What is required | All lines in the material below that contain "layer" should be located and copied.

Data |
===============

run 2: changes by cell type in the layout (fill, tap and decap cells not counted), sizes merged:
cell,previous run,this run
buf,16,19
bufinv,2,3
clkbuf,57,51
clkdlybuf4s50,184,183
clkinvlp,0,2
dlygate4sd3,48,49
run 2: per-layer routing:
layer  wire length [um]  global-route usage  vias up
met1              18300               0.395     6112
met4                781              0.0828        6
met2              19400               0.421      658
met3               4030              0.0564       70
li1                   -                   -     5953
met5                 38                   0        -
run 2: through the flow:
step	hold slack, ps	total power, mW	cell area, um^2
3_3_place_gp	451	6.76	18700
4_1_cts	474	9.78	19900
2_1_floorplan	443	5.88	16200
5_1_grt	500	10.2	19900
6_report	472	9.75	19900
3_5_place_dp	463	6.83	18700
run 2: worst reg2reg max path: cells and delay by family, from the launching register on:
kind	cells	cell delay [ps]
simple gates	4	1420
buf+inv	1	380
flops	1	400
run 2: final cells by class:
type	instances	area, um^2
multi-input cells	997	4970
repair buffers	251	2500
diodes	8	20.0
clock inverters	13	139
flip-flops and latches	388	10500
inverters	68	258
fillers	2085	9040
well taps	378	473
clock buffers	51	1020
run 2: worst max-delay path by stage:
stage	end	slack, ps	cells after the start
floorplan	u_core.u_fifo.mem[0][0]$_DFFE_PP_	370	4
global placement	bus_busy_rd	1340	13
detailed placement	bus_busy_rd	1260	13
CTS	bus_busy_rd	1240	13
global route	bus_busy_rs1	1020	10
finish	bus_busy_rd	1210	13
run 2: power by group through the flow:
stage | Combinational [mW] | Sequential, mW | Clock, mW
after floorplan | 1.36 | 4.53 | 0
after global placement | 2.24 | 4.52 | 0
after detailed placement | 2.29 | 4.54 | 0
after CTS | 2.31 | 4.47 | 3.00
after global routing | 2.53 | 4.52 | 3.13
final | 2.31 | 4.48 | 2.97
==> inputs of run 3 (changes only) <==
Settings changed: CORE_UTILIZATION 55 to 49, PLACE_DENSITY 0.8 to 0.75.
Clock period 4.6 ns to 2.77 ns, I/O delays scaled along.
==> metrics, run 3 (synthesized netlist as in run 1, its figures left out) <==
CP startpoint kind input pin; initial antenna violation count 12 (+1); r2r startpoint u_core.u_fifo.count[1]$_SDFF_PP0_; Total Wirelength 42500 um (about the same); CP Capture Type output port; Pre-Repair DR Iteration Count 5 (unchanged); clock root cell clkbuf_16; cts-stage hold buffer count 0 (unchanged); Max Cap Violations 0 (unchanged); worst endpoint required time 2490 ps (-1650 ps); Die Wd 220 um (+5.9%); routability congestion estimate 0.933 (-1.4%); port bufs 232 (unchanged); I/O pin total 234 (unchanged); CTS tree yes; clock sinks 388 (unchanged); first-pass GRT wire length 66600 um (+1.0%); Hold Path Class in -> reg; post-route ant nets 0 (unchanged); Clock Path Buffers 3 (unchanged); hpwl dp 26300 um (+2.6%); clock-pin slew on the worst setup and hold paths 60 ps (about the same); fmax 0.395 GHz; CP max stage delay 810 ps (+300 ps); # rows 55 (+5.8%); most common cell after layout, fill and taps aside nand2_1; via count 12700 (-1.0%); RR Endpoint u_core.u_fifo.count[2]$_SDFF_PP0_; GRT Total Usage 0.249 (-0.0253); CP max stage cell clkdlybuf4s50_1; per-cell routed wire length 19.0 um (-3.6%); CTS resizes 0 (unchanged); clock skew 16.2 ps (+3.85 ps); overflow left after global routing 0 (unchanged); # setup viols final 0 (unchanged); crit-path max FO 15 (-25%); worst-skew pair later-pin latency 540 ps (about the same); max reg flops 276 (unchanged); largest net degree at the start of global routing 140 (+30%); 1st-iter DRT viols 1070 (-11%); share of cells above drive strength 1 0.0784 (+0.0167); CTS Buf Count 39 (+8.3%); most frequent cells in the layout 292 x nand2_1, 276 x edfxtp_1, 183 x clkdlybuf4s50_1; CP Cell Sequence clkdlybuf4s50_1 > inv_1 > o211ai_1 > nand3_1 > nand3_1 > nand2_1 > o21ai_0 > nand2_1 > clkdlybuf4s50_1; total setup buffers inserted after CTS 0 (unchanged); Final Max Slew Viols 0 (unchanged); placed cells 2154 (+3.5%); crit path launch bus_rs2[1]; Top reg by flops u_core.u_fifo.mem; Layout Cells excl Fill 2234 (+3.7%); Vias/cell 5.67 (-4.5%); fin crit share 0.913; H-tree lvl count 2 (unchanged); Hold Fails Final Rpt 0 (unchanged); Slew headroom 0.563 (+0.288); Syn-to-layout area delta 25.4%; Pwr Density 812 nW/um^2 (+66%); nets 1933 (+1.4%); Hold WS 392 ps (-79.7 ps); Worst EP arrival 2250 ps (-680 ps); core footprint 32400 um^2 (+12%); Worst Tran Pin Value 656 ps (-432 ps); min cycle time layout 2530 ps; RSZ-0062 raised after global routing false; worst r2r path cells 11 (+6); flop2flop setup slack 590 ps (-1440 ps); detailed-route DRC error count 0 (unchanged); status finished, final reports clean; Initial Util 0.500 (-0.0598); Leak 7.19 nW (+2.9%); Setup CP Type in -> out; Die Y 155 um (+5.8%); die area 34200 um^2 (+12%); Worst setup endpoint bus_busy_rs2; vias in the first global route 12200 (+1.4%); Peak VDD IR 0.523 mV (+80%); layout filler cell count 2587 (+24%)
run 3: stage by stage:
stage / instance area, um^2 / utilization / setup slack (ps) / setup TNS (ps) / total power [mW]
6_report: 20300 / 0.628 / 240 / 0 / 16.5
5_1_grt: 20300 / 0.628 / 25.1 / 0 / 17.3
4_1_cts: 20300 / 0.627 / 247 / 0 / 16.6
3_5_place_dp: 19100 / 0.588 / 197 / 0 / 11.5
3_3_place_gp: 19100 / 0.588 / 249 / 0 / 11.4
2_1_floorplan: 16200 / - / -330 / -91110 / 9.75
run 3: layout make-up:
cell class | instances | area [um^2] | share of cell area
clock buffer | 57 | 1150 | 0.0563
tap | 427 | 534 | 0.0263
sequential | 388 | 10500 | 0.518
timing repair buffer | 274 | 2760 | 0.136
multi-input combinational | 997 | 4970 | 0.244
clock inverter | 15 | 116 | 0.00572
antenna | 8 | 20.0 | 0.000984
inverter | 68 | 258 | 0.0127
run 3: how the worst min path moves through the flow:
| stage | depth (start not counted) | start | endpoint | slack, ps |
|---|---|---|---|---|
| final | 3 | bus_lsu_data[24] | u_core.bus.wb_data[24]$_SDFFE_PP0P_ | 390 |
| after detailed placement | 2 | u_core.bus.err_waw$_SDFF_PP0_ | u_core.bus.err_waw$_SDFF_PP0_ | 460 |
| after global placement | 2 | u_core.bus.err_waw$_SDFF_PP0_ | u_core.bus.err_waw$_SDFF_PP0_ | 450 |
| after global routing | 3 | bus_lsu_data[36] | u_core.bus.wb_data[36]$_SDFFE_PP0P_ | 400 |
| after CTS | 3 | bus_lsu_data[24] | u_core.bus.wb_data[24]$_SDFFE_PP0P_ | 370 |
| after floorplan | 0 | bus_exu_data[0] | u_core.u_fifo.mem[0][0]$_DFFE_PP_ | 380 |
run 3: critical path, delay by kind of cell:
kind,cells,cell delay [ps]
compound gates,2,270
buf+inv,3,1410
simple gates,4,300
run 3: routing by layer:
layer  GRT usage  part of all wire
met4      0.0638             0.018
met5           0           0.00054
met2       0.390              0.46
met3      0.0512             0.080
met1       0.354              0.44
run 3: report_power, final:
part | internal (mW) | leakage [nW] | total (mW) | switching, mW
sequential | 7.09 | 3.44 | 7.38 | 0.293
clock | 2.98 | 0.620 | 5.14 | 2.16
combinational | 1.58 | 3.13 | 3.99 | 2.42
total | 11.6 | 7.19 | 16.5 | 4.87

===============

Solution |
run 2: per-layer routing:
layer  wire length [um]  global-route usage  vias up
run 3: routing by layer:
layer  GRT usage  part of all wire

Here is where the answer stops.